Information section start
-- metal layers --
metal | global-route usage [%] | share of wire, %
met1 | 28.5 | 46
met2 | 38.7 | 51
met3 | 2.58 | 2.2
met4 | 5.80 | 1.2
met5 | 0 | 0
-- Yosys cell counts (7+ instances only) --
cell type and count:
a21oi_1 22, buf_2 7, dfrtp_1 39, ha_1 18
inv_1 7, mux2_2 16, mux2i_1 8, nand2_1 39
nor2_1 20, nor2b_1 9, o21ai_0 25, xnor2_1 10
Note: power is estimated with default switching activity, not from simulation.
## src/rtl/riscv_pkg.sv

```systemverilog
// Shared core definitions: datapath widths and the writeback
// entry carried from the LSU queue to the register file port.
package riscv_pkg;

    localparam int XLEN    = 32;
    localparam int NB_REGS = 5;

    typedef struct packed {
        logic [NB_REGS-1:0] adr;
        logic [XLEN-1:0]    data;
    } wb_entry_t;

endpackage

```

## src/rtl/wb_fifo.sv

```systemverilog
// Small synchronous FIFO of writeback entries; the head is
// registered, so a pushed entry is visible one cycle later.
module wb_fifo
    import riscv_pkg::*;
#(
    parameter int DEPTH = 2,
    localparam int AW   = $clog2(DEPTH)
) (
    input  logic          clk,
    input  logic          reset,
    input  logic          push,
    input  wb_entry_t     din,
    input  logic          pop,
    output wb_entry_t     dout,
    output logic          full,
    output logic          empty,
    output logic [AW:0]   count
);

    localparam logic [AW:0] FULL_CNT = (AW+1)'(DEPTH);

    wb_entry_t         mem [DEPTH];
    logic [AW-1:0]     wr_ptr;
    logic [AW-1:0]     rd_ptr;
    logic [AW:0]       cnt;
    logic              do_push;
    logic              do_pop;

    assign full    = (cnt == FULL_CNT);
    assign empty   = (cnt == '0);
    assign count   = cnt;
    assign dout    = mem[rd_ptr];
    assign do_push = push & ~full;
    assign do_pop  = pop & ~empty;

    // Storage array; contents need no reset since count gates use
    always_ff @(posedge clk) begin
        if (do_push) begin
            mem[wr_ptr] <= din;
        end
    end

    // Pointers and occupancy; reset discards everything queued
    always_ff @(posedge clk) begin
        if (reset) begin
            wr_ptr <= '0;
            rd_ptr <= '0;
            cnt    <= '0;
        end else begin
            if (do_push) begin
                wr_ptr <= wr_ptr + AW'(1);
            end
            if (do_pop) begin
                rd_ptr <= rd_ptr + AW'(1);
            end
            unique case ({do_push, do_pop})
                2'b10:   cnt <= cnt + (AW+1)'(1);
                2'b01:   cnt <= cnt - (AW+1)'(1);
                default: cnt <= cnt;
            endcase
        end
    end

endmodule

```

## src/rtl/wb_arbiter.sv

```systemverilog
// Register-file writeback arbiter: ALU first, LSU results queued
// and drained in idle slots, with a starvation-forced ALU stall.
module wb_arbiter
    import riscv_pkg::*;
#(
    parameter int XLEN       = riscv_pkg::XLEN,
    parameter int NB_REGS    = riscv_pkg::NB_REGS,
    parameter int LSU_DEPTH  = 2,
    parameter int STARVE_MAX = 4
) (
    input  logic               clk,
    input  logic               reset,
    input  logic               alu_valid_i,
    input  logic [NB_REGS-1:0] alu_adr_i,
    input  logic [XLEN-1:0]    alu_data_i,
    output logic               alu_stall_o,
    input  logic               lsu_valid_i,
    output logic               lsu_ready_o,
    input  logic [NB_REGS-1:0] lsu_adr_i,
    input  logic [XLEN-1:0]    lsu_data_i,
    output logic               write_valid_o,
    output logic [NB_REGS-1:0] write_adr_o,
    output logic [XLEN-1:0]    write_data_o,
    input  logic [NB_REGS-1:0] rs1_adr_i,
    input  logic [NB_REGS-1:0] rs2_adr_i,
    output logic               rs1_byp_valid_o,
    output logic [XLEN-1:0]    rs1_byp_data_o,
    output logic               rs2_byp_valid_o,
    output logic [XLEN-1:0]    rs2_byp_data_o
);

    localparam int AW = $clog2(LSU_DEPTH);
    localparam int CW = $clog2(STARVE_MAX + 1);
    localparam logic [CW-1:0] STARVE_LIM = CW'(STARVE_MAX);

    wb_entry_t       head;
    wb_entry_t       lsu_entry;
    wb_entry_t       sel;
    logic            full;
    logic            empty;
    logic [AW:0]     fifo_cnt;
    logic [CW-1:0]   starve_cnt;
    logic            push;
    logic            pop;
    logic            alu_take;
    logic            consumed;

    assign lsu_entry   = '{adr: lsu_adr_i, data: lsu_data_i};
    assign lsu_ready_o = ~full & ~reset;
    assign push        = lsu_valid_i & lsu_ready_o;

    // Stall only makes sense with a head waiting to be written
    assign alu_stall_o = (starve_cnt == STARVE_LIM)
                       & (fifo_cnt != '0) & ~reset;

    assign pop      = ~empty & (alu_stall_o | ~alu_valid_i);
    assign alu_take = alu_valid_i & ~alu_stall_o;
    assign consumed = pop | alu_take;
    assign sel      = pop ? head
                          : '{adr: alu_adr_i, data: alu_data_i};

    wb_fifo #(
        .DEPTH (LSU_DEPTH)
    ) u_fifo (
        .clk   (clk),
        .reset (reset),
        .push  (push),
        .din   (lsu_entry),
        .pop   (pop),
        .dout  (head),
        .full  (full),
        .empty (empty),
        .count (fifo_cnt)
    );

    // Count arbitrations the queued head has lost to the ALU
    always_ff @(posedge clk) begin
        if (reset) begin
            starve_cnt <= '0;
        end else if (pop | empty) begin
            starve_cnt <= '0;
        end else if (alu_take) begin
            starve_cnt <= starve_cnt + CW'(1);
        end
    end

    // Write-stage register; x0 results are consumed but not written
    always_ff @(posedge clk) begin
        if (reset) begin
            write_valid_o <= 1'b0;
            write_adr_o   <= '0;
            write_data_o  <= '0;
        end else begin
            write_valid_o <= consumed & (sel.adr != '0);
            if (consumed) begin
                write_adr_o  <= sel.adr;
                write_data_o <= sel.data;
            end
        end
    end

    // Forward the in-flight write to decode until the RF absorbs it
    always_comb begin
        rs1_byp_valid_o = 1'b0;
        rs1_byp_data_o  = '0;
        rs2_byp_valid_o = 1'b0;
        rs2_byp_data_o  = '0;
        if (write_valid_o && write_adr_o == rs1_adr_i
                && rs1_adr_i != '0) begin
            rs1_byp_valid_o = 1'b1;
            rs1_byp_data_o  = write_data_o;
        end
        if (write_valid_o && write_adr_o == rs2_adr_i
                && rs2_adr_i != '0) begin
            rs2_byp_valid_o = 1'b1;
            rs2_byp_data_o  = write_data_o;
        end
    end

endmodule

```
Information section end
Information section start
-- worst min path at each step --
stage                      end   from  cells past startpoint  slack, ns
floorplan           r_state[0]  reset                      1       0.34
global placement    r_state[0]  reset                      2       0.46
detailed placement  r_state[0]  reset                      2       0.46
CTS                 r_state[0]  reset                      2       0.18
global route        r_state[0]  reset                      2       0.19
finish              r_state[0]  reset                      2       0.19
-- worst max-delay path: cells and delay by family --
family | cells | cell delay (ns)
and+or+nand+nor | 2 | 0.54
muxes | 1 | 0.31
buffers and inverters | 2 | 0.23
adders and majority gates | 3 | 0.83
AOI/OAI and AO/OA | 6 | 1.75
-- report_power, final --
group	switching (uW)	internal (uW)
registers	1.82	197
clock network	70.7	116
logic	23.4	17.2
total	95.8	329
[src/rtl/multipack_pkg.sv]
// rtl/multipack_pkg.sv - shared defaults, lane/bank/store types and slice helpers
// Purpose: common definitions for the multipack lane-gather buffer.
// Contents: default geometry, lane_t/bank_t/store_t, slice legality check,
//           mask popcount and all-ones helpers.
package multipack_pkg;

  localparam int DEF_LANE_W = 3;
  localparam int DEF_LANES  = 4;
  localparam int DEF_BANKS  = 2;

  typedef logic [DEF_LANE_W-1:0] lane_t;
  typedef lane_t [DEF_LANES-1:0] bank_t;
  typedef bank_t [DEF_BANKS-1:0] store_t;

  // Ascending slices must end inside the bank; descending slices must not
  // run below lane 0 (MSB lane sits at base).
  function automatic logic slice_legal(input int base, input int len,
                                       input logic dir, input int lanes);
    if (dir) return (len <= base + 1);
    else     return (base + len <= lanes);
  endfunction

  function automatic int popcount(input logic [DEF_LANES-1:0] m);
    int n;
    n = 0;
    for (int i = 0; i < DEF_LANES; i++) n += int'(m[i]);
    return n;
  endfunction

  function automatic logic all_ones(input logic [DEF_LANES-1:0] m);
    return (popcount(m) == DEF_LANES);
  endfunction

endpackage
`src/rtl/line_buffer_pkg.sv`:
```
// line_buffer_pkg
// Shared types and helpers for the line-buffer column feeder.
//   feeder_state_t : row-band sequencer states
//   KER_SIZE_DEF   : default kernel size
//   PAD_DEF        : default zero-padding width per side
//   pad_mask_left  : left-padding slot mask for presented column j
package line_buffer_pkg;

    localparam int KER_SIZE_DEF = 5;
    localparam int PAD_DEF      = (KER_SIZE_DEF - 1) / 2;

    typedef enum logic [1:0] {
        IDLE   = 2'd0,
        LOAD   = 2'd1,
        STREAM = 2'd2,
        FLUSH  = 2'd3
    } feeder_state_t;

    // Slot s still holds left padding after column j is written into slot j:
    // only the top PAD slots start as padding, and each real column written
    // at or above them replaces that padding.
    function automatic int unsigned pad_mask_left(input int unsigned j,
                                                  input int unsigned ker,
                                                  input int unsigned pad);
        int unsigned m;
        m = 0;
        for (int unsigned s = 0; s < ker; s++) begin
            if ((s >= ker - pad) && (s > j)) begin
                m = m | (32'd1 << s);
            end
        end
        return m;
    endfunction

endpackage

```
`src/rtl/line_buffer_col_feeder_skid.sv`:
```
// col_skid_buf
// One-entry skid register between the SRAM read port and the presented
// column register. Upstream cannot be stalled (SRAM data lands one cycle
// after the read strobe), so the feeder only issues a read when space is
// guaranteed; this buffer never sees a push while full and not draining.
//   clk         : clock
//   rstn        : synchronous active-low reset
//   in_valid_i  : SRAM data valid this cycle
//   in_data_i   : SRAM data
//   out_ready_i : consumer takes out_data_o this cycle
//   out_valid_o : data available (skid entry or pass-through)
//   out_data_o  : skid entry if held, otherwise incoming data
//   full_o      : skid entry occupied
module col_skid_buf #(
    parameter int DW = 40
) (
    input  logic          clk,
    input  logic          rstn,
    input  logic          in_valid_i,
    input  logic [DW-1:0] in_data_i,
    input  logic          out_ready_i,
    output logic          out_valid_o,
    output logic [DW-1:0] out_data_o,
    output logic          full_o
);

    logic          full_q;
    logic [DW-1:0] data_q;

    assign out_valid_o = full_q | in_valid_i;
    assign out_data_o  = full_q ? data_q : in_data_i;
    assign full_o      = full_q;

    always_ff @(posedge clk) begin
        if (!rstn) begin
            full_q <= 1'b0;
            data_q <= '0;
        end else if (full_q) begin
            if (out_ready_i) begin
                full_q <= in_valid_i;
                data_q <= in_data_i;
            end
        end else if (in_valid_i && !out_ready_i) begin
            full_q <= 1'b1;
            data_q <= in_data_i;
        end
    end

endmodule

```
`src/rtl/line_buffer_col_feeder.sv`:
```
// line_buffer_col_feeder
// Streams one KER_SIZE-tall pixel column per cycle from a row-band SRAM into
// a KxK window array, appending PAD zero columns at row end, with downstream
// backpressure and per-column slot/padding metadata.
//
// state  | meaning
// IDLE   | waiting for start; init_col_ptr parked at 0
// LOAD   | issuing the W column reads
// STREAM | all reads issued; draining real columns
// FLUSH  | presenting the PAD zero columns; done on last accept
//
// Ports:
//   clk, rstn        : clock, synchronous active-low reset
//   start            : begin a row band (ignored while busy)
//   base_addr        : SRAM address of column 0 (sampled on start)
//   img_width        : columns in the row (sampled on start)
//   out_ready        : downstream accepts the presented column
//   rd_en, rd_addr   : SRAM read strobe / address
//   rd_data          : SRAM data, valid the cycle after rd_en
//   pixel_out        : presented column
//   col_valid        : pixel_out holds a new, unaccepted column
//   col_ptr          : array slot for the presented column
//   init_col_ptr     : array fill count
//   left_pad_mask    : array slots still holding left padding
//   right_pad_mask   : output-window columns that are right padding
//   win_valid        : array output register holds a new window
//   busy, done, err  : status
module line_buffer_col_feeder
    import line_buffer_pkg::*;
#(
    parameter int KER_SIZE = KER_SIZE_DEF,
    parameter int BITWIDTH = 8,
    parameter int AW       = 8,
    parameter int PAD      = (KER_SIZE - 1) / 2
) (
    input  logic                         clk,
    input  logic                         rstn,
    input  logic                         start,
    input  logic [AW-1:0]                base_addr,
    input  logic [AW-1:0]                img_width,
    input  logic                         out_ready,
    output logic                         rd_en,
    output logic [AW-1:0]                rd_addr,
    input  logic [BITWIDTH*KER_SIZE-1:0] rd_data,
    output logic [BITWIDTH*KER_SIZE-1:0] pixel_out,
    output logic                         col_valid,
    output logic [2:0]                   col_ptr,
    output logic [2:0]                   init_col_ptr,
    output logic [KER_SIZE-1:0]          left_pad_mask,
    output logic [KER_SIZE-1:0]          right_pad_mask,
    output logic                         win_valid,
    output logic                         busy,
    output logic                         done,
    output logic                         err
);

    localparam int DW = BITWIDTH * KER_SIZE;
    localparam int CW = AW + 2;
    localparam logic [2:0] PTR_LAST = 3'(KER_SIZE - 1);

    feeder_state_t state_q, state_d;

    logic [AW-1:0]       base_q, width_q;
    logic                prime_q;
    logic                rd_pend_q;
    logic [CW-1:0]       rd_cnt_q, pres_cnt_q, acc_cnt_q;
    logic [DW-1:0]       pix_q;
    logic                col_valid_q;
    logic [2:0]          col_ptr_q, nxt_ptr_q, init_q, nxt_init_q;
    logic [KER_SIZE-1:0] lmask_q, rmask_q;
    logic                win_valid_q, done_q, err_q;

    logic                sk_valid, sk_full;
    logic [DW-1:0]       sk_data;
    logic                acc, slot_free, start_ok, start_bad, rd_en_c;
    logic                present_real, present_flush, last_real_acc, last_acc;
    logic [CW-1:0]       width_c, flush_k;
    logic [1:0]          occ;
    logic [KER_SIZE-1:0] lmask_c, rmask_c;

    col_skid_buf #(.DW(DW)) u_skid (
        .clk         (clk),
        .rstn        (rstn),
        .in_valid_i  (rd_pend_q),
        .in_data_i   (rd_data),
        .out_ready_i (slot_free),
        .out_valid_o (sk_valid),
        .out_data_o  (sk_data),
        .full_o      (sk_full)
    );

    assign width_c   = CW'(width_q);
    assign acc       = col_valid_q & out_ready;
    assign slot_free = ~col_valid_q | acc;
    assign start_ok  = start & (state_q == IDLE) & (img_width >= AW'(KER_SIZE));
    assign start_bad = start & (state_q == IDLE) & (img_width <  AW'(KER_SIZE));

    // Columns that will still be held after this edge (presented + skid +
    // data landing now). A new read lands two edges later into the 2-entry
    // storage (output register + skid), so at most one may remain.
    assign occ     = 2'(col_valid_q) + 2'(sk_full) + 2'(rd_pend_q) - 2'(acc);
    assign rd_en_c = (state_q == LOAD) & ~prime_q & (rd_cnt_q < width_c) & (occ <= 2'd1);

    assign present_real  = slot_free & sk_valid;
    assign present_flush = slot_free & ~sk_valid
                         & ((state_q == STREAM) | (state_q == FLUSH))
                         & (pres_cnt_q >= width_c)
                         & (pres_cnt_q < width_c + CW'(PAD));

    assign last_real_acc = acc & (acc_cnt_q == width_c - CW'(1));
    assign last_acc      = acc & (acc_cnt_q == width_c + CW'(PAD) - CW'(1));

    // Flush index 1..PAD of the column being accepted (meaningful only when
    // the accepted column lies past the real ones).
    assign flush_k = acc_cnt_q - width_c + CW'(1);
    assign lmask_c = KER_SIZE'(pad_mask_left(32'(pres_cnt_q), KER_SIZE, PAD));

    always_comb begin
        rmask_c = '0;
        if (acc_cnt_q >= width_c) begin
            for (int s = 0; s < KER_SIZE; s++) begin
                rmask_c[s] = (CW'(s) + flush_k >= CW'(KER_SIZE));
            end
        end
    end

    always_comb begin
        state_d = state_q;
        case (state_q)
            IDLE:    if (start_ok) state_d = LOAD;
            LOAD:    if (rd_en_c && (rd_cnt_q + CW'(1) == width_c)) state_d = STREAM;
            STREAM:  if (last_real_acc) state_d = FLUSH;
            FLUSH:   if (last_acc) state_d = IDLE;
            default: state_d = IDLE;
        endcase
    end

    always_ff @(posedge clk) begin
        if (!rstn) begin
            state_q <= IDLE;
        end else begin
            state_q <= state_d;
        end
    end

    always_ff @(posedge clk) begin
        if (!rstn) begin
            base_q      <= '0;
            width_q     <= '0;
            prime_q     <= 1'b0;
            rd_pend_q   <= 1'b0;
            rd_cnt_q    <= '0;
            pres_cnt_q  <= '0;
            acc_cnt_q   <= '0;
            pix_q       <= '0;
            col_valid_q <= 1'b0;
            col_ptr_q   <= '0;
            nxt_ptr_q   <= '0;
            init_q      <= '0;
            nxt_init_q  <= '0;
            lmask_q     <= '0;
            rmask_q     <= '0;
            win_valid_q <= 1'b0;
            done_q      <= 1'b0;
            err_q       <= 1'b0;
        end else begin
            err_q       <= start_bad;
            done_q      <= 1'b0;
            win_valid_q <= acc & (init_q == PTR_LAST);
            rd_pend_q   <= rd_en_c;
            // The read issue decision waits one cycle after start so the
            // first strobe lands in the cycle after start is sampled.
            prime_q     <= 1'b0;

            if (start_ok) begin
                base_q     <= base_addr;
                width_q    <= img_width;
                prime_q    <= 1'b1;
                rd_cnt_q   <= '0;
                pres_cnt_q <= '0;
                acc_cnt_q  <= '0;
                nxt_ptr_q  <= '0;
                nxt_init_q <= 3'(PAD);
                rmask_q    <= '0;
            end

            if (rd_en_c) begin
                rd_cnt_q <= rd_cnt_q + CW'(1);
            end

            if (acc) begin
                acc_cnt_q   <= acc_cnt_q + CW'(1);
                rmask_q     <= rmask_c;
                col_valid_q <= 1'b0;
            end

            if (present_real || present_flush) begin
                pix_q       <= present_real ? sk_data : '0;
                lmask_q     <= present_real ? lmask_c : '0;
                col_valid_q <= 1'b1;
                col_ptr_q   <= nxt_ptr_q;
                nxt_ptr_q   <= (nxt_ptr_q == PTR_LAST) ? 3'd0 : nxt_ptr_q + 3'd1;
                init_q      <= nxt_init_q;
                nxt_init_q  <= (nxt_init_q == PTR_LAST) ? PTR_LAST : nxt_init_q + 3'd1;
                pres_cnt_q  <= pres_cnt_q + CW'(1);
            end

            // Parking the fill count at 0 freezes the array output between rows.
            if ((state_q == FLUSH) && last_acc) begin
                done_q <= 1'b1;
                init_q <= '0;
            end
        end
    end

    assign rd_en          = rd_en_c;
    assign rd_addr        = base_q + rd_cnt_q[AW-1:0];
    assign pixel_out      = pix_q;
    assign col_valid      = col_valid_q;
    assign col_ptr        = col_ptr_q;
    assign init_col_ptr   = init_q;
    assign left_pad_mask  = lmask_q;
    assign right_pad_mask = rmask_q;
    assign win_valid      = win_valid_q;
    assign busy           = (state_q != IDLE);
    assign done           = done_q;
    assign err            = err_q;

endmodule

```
Information section end
Problem description:
Only the lines above from the one with "multipack lane-gather buffer." through the one with "slices must not" should be duplicated, character for character.

Written solution:
// Purpose: common definitions for the multipack lane-gather buffer.
// Contents: default geometry, lane_t/bank_t/store_t, slice legality check,
//           mask popcount and all-ones helpers.
package multipack_pkg;

  localparam int DEF_LANE_W = 3;
  localparam int DEF_LANES  = 4;
  localparam int DEF_BANKS  = 2;

  typedef logic [DEF_LANE_W-1:0] lane_t;
  typedef lane_t [DEF_LANES-1:0] bank_t;
  typedef bank_t [DEF_BANKS-1:0] store_t;

  // Ascending slices must end inside the bank; descending slices must not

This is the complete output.